“Half a moment,” said Sir John. “Last time a schooner came in, two piano-cases were brought ashore. I’ve looked round, and the only piano in the island is in Smith’s big concrete house, where he never lives, and that piano was there ages before. Pianos? Guns, my boy. Smith’s keeping the natives in check for all he’s worth. It’s his best policy. But if it does come to an outbreak, you’ll find the natives armed and Smith leading them. You can tell Mast that. If Smith gets into a position where he finds his hand forced, and it’s a question of the white man or the native, he’ll throw over his trade and his ambitions, wipe out the white men, and chance it. Now, haven’t I seen the next step? Pryce, I watch everything. I can’t afford to make another mistake.”

“An almighty row—a big fight—and then wiped out, as you say,” said Pryce, meditatively. “One might do worse.”

“Possibly. All the same, I’m going to spend this afternoon in frightening the life out of Parker and Simmons and Mandelbaum and Lord Charles Baringstoke. I leave it to you to make Cyril Mast ashamed of himself.”

“He’s always that,” said Pryce, as he turned away.

Mr Bassett had said that he was going to see Cyril Mast; therefore it was quite certain that he was going elsewhere. He had taken luncheon with King Smith, had eaten baked fishes with the eternal cokernut cream sauce and a conserve of guavas which was one of the King’s trade-items. He had drunk with great moderation of an excellent hock and iced water.

Three sides of a square on the beach were occupied by the King’s stores and office, with some living-rooms attached. The styles of building were various. There was concrete, dazzlingly white in the sun. There was timber. There was corrugated iron. There were shanties built in the native fashion—poles planted close together for the walls, and a leaf thatch for the roof. The King had a fine concrete house with an excellent garden in the interior, but he rarely visited it.

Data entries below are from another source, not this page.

File: config.mk
export PLATFORM = sky130hd
export DESIGN_NAME = abc_top
export DESIGN_NICKNAME = d
export VERILOG_FILES = /design/src/abc_scan_reg.sv /design/src/abc_top.sv
export SDC_FILE = /design/constraint.sdc
export NUM_CORES = 1
export LEC_CHECK = 0
export BUFFER_PORTS_ARGS = -buffer_cell sky130_fd_sc_hd__buf_2
export CAP_MARGIN = 20
export CORE_ASPECT_RATIO = 0.9
export CORE_MARGIN = 4
export CORE_UTILIZATION = 56
export CTS_CLUSTER_DIAMETER = 120
export DETAILED_ROUTE_END_ITERATION = 8
export GPL_TIMING_DRIVEN = 0
export PLACE_DENSITY = 0.78
export SLEW_MARGIN = 20
export SYNTH_ARGS = -nofsm -noshare
export SYNTH_HDL_FRONTEND = slang
export SYNTH_SLANG_ARGS = --single-unit
File: constraint.sdc
create_clock -name clock -period 2.25 [get_ports clock]
set_clock_uncertainty 0.1 [all_clocks]
set_input_delay 0.225 -clock clock [delete_from_list [all_inputs] [get_ports clock]]
set_output_delay 0.225 -clock clock [all_outputs]
set_load 0.005 [all_outputs]
File: src/abc_scan_reg.sv
// Purpose: shared constants for the converter scan cells, and the scan register itself
// Assumes: one system clock; tck edges arrive as one-cycle strobes from the top
// Notes: each bit of the register is one general boundary-scan cell (shift and update stage)

`timescale 1ns/1ps

package abc_pkg;

    // timing
    localparam int CLK_PERIOD_NS = 20;
    localparam int CONV_SETTLE_NS = 200;
    localparam int CONV_SETTLE_CYC = (CONV_SETTLE_NS + CLK_PERIOD_NS - 1) / CLK_PERIOD_NS;
    localparam int SETTLE_CNT_W = 4;

    // widths
    localparam int N_IN = 26;
    localparam int N_CELL = 27;
    localparam int CTRL_W = 16;
    localparam int DAC_W = 10;
    localparam int ADDR_W = 8;
    localparam int DATA_W = 32;

    // register byte offsets
    localparam logic [7:0] OFF_CTRL = 8'h00;
    localparam logic [7:0] OFF_DAC = 8'h04;
    localparam logic [7:0] OFF_STATUS = 8'h08;
    localparam logic [7:0] OFF_SCAN_UPD = 8'h0C;

    // positions inside the converter input vector
    localparam int B_ACLK = 0;
    localparam int B_GAIN_PATH = 1;
    localparam int B_BG_NEG = 2;
    localparam int B_CONV_PWR = 3;
    localparam int B_AMP_PWR = 4;
    localparam int B_BYPASS = 5;
    localparam int B_X10 = 6;
    localparam int B_X20 = 7;
    localparam int B_GND = 8;
    localparam int B_HOLD = 9;
    localparam int B_REF = 10;
    localparam int B_MUX3 = 11;
    localparam int B_MUX4 = 12;
    localparam int B_MUX5 = 13;
    localparam int B_MUX6 = 14;
    localparam int B_MUX7 = 15;
    localparam int B_DAC_LO = 16;

    // values after reset: the recommended idle inputs
    localparam logic [CTRL_W-1:0] CTRL_RST = 16'h0220;
    localparam logic [DAC_W-1:0] DAC_RST = 10'h200;
    localparam logic [N_IN-1:0] IDLE_VEC = {DAC_RST, CTRL_RST};
    localparam logic [N_CELL-1:0] CELL_RST = {IDLE_VEC, 1'b0};

    // status register bits
    localparam int ST_COMP = 0;
    localparam int ST_EXTEST = 1;
    localparam int ST_COMP_RAW = 2;
    localparam int ST_SETTLED = 3;

    // synchroniser lanes
    localparam int S_TCK = 0;
    localparam int S_TDI = 1;
    localparam int S_CAP = 2;
    localparam int S_SHIFT = 3;
    localparam int S_UPD = 4;
    localparam int S_EXTEST = 5;
    localparam int S_COMP = 6;
    localparam int SYNC_W = 7;

    typedef enum logic [0:0] {
        APB_IDLE = 1'b0,
        APB_RESP = 1'b1
    } abc_apb_st_t;

endpackage

module abc_scan_reg
    import abc_pkg::*;
#(
    parameter int N = N_CELL,
    parameter logic [N-1:0] UPD_RST = '0
)
(
    // clock and reset
    input wire logic clock,
    input wire logic reset,
    // tck edge strobes, one cycle each, and the synced scan levels
    input wire logic tck_rise,
    input wire logic tck_fall,
    input wire logic capture,
    input wire logic shift,
    input wire logic update,
    input wire logic tdi,
    // parallel side
    input wire logic [N-1:0] par_in,
    output logic scan_out,
    output logic [N-1:0] upd_out
);

    if (N < 2)
    begin : g_bad_width
        $error("abc_scan_reg needs at least two cells");
    end

    typedef struct packed {
        logic [N-1:0] shift_q;
        logic [N-1:0] upd_q;
        logic tdo;
    } abc_cell_st_t;

    abc_cell_st_t r;
    abc_cell_st_t r_nxt;

    always_comb
    begin
        r_nxt = r;
        if (tck_rise)
        begin
            if (capture)
            begin
                r_nxt.shift_q = par_in;
            end
            else if (shift)
            begin
                r_nxt.shift_q = {tdi, r.shift_q[N-1:1]};
            end
        end
        // tdo and the update stage move on the falling tck edge, as in a standard cell
        if (tck_fall)
        begin
            r_nxt.tdo = r.shift_q[0];
            if (update)
            begin
                r_nxt.upd_q = r.shift_q;
            end
        end
    end

    always_ff @(posedge clock)
    begin
        if (reset)
        begin
            r.shift_q <= UPD_RST;
            r.upd_q <= UPD_RST;
            r.tdo <= 1'b0;
        end
        else
        begin
            r <= r_nxt;
        end
    end

    assign scan_out = r.tdo;
    assign upd_out = r.upd_q;

endmodule

File: src/abc_top.sv
// Purpose: boundary-scan cells between the digital logic and the analog converter
// Assumes: tester pins are asynchronous; APB master on the system clock
// Notes: in extest the update stage drives the converter, else the APB registers do
//
// The APB slave port and the register offsets were decided locally.

`timescale 1ns/1ps

module abc_top
    import abc_pkg::*;
(
    // clock and reset
    input wire logic clock,
    input wire logic reset,
    // apb slave
    input wire logic psel,
    input wire logic penable,
    input wire logic pwrite,
    input wire logic [ADDR_W-1:0] paddr,
    input wire logic [DATA_W-1:0] pwdata,
    output logic [DATA_W-1:0] prdata,
    output logic pready,
    output logic pslverr,
    // test access port data register side
    input wire logic tck,
    input wire logic tdi,
    input wire logic capture_dr,
    input wire logic shift_dr,
    input wire logic update_dr,
    input wire logic extest,
    output logic tdo,
    // comparator result from the converter
    input wire logic comp_in,
    // converter control inputs
    output logic aclk,
    output logic gain_path_en,
    output logic bandgap_neg_en,
    output logic conv_power_on,
    output logic amp_power_on,
    output logic gain_bypass_sel,
    output logic gain_x10_en,
    output logic gain_x20_en,
    output logic neg_input_ground_en,
    output logic hold,
    output logic bandgap_ref_en,
    output logic input_mux_sel_b3,
    output logic input_mux_sel_b4,
    output logic input_mux_sel_b5,
    output logic input_mux_sel_b6,
    output logic input_mux_sel_b7,
    output logic [DAC_W-1:0] dac_code
);

    typedef struct packed {
        logic [SYNC_W-1:0] sync1;
        logic [SYNC_W-1:0] sync2;
        logic tck_d;
        abc_apb_st_t apb_st;
        logic [DATA_W-1:0] prdata;
        logic pready;
        logic pslverr;
        logic [CTRL_W-1:0] ctrl;
        logic [DAC_W-1:0] dac;
        logic [N_IN-1:0] drive;
        logic [SETTLE_CNT_W-1:0] settle_cnt;
        logic settled;
    } abc_top_st_t;

    abc_top_st_t r;
    abc_top_st_t r_nxt;

    logic [N_CELL-1:0] cell_par;
    logic [N_CELL-1:0] cell_upd;
    logic cell_tdo;
    logic tck_rise;
    logic tck_fall;
    logic ext_mode;
    logic comp_raw;
    logic comp_seen;

    // register decode, shared by the read path and the write commit
    function automatic logic reg_hit(input logic [ADDR_W-1:0] a, input logic [7:0] off);
        reg_hit = (a[ADDR_W-1:2] == off[7:2]);
    endfunction

    function automatic logic addr_mapped(input logic [ADDR_W-1:0] a);
        addr_mapped = reg_hit(a, OFF_CTRL) || reg_hit(a, OFF_DAC)
            || reg_hit(a, OFF_STATUS) || reg_hit(a, OFF_SCAN_UPD);
    endfunction

    // edges only ever look at the second synchroniser stage
    assign tck_rise = r.sync2[S_TCK] && !r.tck_d;
    assign tck_fall = !r.sync2[S_TCK] && r.tck_d;
    assign ext_mode = r.sync2[S_EXTEST];
    assign comp_raw = r.sync2[S_COMP];

    // the capture stage sees what the logic drives and what the comparator returns
    assign cell_par = {r.dac, r.ctrl, comp_raw};

    abc_scan_reg #(
        .N(N_CELL),
        .UPD_RST(CELL_RST)
    ) u_cells (
        .clock(clock),
        .reset(reset),
        .tck_rise(tck_rise),
        .tck_fall(tck_fall),
        .capture(r.sync2[S_CAP]),
        .shift(r.sync2[S_SHIFT]),
        .update(r.sync2[S_UPD]),
        .tdi(r.sync2[S_TDI]),
        .par_in(cell_par),
        .scan_out(cell_tdo),
        .upd_out(cell_upd)
    );

    // in extest the logic side sees the comparator value held in its update stage
    assign comp_seen = ext_mode ? cell_upd[0] : comp_raw;

    always_comb
    begin
        r_nxt = r;
        r_nxt.sync1 = {comp_in, extest, update_dr, shift_dr, capture_dr, tdi, tck};
        r_nxt.sync2 = r.sync1;
        r_nxt.tck_d = r.sync2[S_TCK];

        // converter inputs: update stage in extest, else the software registers
        if (ext_mode)
        begin
            r_nxt.drive = cell_upd[N_CELL-1:1];
        end
        else
        begin
            r_nxt.drive = {r.dac, r.ctrl};
        end

        // converter settle tracking; the tester may still run a dummy conversion instead
        if (!r.drive[B_CONV_PWR])
        begin
            r_nxt.settle_cnt = '0;
            r_nxt.settled = 1'b0;
        end
        else if (!r.settled)
        begin
            if (r.settle_cnt == SETTLE_CNT_W'(CONV_SETTLE_CYC - 1))
            begin
                r_nxt.settled = 1'b1;
            end
            else
            begin
                r_nxt.settle_cnt = r.settle_cnt + SETTLE_CNT_W'(1);
            end
        end

        // apb: answer one cycle after the access phase starts
        case (r.apb_st)
            APB_IDLE:
            begin
                r_nxt.pready = 1'b0;
                r_nxt.pslverr = 1'b0;
                if (psel && penable)
                begin
                    r_nxt.apb_st = APB_RESP;
                    r_nxt.pready = 1'b1;
                    r_nxt.pslverr = !addr_mapped(paddr);
                    r_nxt.prdata = '0;
                    if (!pwrite)
                    begin
                        if (reg_hit(paddr, OFF_CTRL))
                        begin
                            r_nxt.prdata = {16'h0000, r.ctrl};
                        end
                        else if (reg_hit(paddr, OFF_DAC))
                        begin
                            r_nxt.prdata = {22'h000000, r.dac};
                        end
                        else if (reg_hit(paddr, OFF_STATUS))
                        begin
                            r_nxt.prdata[ST_COMP] = comp_seen;
                            r_nxt.prdata[ST_EXTEST] = ext_mode;
                            r_nxt.prdata[ST_COMP_RAW] = comp_raw;
                            r_nxt.prdata[ST_SETTLED] = r.settled;
                        end
                        else if (reg_hit(paddr, OFF_SCAN_UPD))
                        begin
                            r_nxt.prdata = {6'h00, cell_upd[N_CELL-1:1]};
                        end
                    end
                end
            end
            APB_RESP:
            begin
                // the write lands on the edge where the master samples pready
                if (pwrite && psel && penable)
                begin
                    if (reg_hit(paddr, OFF_CTRL))
                    begin
                        r_nxt.ctrl = pwdata[CTRL_W-1:0];
                    end
                    else if (reg_hit(paddr, OFF_DAC))
                    begin
                        r_nxt.dac = pwdata[DAC_W-1:0];
                    end
                end
                r_nxt.apb_st = APB_IDLE;
                r_nxt.pready = 1'b0;
                r_nxt.pslverr = 1'b0;
            end
            default:
            begin
                r_nxt.apb_st = APB_IDLE;
                r_nxt.pready = 1'b0;
                r_nxt.pslverr = 1'b0;
            end
        endcase
    end

    always_ff @(posedge clock)
    begin
        if (reset)
        begin
            r.sync1 <= '0;
            r.sync2 <= '0;
            r.tck_d <= 1'b0;
            r.apb_st <= APB_IDLE;
            r.prdata <= '0;
            r.pready <= 1'b0;
            r.pslverr <= 1'b0;
            r.ctrl <= CTRL_RST;
            r.dac <= DAC_RST;
            r.drive <= IDLE_VEC;
            r.settle_cnt <= '0;
            r.settled <= 1'b0;
        end
        else
        begin
            r <= r_nxt;
        end
    end

    // outputs, each straight from a flop
    assign prdata = r.prdata;
    assign pready = r.pready;
    assign pslverr = r.pslverr;
    assign tdo = cell_tdo;

    // the gain clock is only passed through; its timing is the tester's business
    assign aclk = r.drive[B_ACLK];
    assign gain_path_en = r.drive[B_GAIN_PATH];
    assign bandgap_neg_en = r.drive[B_BG_NEG];
    assign conv_power_on = r.drive[B_CONV_PWR];
    assign amp_power_on = r.drive[B_AMP_PWR];
    assign gain_bypass_sel = r.drive[B_BYPASS];
    assign gain_x10_en = r.drive[B_X10];
    assign gain_x20_en = r.drive[B_X20];
    assign neg_input_ground_en = r.drive[B_GND];
    assign hold = r.drive[B_HOLD];
    assign bandgap_ref_en = r.drive[B_REF];
    assign input_mux_sel_b3 = r.drive[B_MUX3];
    assign input_mux_sel_b4 = r.drive[B_MUX4];
    assign input_mux_sel_b5 = r.drive[B_MUX5];
    assign input_mux_sel_b6 = r.drive[B_MUX6];
    assign input_mux_sel_b7 = r.drive[B_MUX7];
    assign dac_code = r.drive[N_IN-1:B_DAC_LO];

endmodule

==> results of run 1 <==
==> metrics by stage <==
| stage | area [sq um] | TNS, ns | hold WS (ns) |
|---|---|---|---|
| final | 7880 | 0 | -0.002752 |
| after global routing | 7880 | 0 | 0.01170 |
| after CTS | 7880 | 0 | 0.001071 |
| after detailed placement | 7158 | -0.07771 | 0.3253 |
| after global placement | 7158 | -0.07745 | 0.3167 |
| after floorplan | 6528 | 0 | 0.2113 |
==> worst min path at each step <==
stage,startpoint,to,slack [ns],cells past startpoint
after floorplan,reset,r[91],0.21,1
after global placement,r[103],r[96],0.32,1
after detailed placement,r[104],r[97],0.33,1
after CTS,pwdata[5],cell_par[22],0.001,3
after global routing,pwdata[1],cell_par[18],0.01,3
final,pwdata[5],cell_par[22],-0.003,3
==> final cells by class <==
| class | instances | share of cell area |
|---|---|---|
| sequential | 155 | 0.3938 |
| multi-input combinational | 432 | 0.3682 |
| timing repair buffer | 101 | 0.07304 |
| clock buffer | 24 | 0.06621 |
| buffer | 90 | 0.06494 |
| tap | 156 | 0.02477 |
| clock inverter | 6 | 0.007621 |
| inverter | 3 | 0.001429 |
==> worst min-delay path, stage by stage <==
cell and delay [ns]:
buf_2 0.12, nand2b_1 0.07, mux2i_1 0.06
==> flip-flops by register name, indices dropped and copies added, names as in the netlist, 10 cells and up <==
| register | flops |
|---|---|
| u_cells.upd_out | 27 |
| r | 19 |
| cell_par | 27 |
| prdata | 26 |
| dac_code | 10 |
| u_cells.r | 27 |
==> power groups by stage <==
stage	sequential [mW]	combinational [mW]	clock, mW
after floorplan	2.84	0.194	0
after global placement	2.85	0.283	0
after detailed placement	2.85	0.291	0
after CTS	2.79	0.311	2.80
after global routing	2.79	0.344	2.92
final	2.79	0.317	2.79
==> what timing repair did <==
action | in CTS | in global routing
endpoints found under the hold margin | 14 | 0
hold buffers | 14 | 0
gates resized for setup | 0 | 0
==> Yosys cell counts (2+ instances only) <==
cell      number  area (sq um)
dfxtp_1      155          3103
mux2i_1       77         770.7
nand2_1       66         247.7
a21oi_1       61         305.3
buf_4         43         322.8
nor2_1        42         157.7
nand2b_1      41         256.5
clkbuf_1      37         138.9
a211oi_1      30         225.2
nor2b_1       25         156.4
nor3b_1       12         90.09
nand4_1       11         68.82
a22o_1        10         87.58
a211o_1        6         52.55
a221o_1        6         60.06
buf_1          5         18.77
nand3b_1       5         37.54
nor3_1         5         25.02
and3b_1        4         35.03
buf_2          4         20.02
mux4_2         4         90.09
inv_1          3         11.26
o21ai_0        3         15.01
ha_1           2         25.02
nor4_2         2         25.02
or2_2          2         12.51
or3_1          2         12.51
or4_1          2         15.01
==> cell families after synthesis <==
family                   after synthesis
flip-flops                           155
AND/OR/NAND/NOR                      224
XOR/XNOR                               1
buffers and inverters                 93
other                                  1
adder cells (fa/ha/maj)                2
AO/OA/AOI/OAI                        117
multiplexers                          82
==> routing by layer <==
metal,GRT usage,vias up
li1,-,2544
met5,0,-
met3,0.06224,40
met1,0.3510,2534
met4,0.09120,0
met2,0.3988,243
==> impl_metrics.toml, run 1 <==
[worst_setup_path]
cpPeakStageDelay_ns = 0.54
r2r-start = "ext_mode"
regToRegSetupSlack_ns = 0.30
cp-endpoint = "dac_code[2]"
crit_path_end_kind = "flip-flop"
slowest_stage = "buf_1"
crit_chain = "buf_1, buf_2, mux2i_1, nor2_1"
cp-start-kind = "flip-flop"
rr_worst_depth = 4
regToRegEndpoint = "dac_code[2]"
crit_family = "buffers and inverters"
cp.required_ns = 2.45
path_depth = 4
cp-startpoint = "ext_mode"
worst-path-max-fanout = 10
critPathBufInv = 2
worstSetupPathType = "flip-flop to flip-flop"
cp.arrival_ns = 2.15

[timing]
period_needed_ns = 1.951
worstMarginPinSlew_ns = 0.9860
drv_slew = 0
grt_setup_unrepaired = "no"
hold_violations = 1
slew_headroom = 0.3372
max_clock_freq_ghz = 0.5126
post-route-period-util = 0.8670
finalSetupViolCount = 0
whs_ns = -0.002752
worst_slack_ns = 0.2992

[logic_synthesis]
synth_top_family_by_area = "simple AND/OR/NAND/NOR gates"
ys_warn_count = 0
netlist_area_sq_um = 6509
synthFlopType = "dfxtp_1"
synthSimpleGateAreaFrac = 0.1844
muxShareOfSynthArea = 0.1340
yosys.area_share.adder = 0.003845
synth_edf_count = 0
synth_compound_area_frac = 0.1188
synth_async_sr_flop_share = 0
ys_seq_area_frac = 0.4767
synth_cells = 675
ys_ff_latch = 155
synth-xor-area-share = 0.001346
synth.avg_cell_area_sq_um = 9.643
synth_cell_types = 38

[flow_run]
drv_cap = 0

[power_and_ir_drop]
p_leak_nw = 3.106
combPwrFrac = 0.054
switching_share = 0.2175
power.internal_mw = 4.611
vdd_drop_max_uv = 546.2
seqPwrFrac = 0.473
p_switching_mw = 1.282
clockPowerShare = 0.473
power.total_mw = 5.893
pwr_density_cell_nw_per_um2 = 747.8

[cts]
cts-buffers-inserted = 17
htreeDepth = 4
clockRootBuffer = "clkbuf_16"
cts_tree = "yes"
cts_max_path_buffers = 2
cts_sinks = 155
clkTransAtPathRegs_ns = 0.06
post_cts_buffers = 0
clk_latency_ns = 0.43

[run_status]
failed_checks = "negative hold slack"
status = "finished with violations"

[grt]
grt_pass1_vias = 5048
grt_max_degree = 17
grt_overflow_total = 0
grt_usage = 0.2566
grt_antenna_before_repair = 0
grt_pass1_wl_microns = 26520

[finish]
final_common_cell = "dfxtp_1"
num_antenna_cells = 0
final_cells = 967
fillers = 897
drive_gt1_frac = 0.2182
seq_area_sq_um = 3103
final_cell_mix = "dfxtp_1, buf_2, mux2i_1"
area_delta_synth_final_pct = 21.07
multiInputGateArea_sq_um = 2902
final_nets = 854
fin_util = 0.6919

[routing]
m1WireLength_microns = 7466
wl_met3_microns = 1354
met2WireLength_microns = 7556
vias = 5361
routedWlPerCell_microns = 17.38
vias_per_cell = 5.544
drt_iter0_markers = 525
routed_wl_microns = 16810
drc = 0
first_pass_iters = 7
top_layer_used = "met4"
drt.antenna.violating_nets = 0

[die]
dieArea_sq_um = 13410
rows = 37
start_util = 0.5715
io_pins = 113
die_w_microns = 121.6
core-area_sq_um = 11390
die_y_microns = 110.3

[placement]
gp_congestion = 0.9351
dp_slack_ns = -0.02170
numPortBuffers = 87
hpwl_microns = 12080
dp.cells = 923

[worst_hold_path]
hp-class = "input pin to flip-flop"
(Power assumes the default switching activity.)
==> inputs of run 2 (changes only) <==
--- a/config.mk
+++ b/config.mk
@@ -12,7 +12,6 @@
 export CORE_UTILIZATION = 56
 export CTS_CLUSTER_DIAMETER = 120
 export DETAILED_ROUTE_END_ITERATION = 8
-export GPL_TIMING_DRIVEN = 0
 export PLACE_DENSITY = 0.78
 export SLEW_MARGIN = 20
 export SYNTH_ARGS = -nofsm -noshare
==> run 2 against run 1 <==
Against the previous run: the flow now finishes without violations; flip-flop and latch count unchanged; fmax up 9.6%; design area down 4.9%; power down 1.2%; highest routed layer unchanged; non-clock buffer count down 74; die area unchanged; via count down 6.6%; clock power down 2%; setup slack better by 0.17 ns; sequential power about the same; combinational power down 6%.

Luncheon had been served by native boys in one of the living-rooms. The King now smoked a Havannah and sipped coffee which he himself had grown. There was surprisingly little that was native in his appearance. He wore a white flannel shirt, white duck trousers, and white canvas shoes, all of spotless cleanliness. His tint was very light. He had none of the native’s love for personal decoration with flowers and necklaces. His eyes were not like a native’s. They had not that sleeping gentleness, and were the eyes of a master among men. No native would have worn those shoes. The natives went barefoot as a rule, torturing themselves with squeaking boots on state occasions or as a concession to the French missionaries. But the King had all the native’s inborn grace of movement, and he wore his hair rather longer than a European’s. He looked at Bassett with that slightly cynical air of a man who has gauged another man completely, will use him to the utmost, and will not trust him quite as far as he could throw him. Bassett had removed his big hat, and his indecent baldness shone with perspiration; it gave something of the appearance of the vulture to a head which otherwise suggested the ape.

“All I can say is that I did my best,” said Bassett, plaintively. “It nearly came off. Dr Soames Pryce had seemed all in your favour, and then just when it came to the voting, he went right round.”

“Ah!” said Smith. His voice was pleasing and his pronunciation was perfect. “And was that just after you had spoken?”

“It was,” said Bassett, “and that’s what makes it so surprising.” The King smiled. “We ought to have had Mast there. I said so.”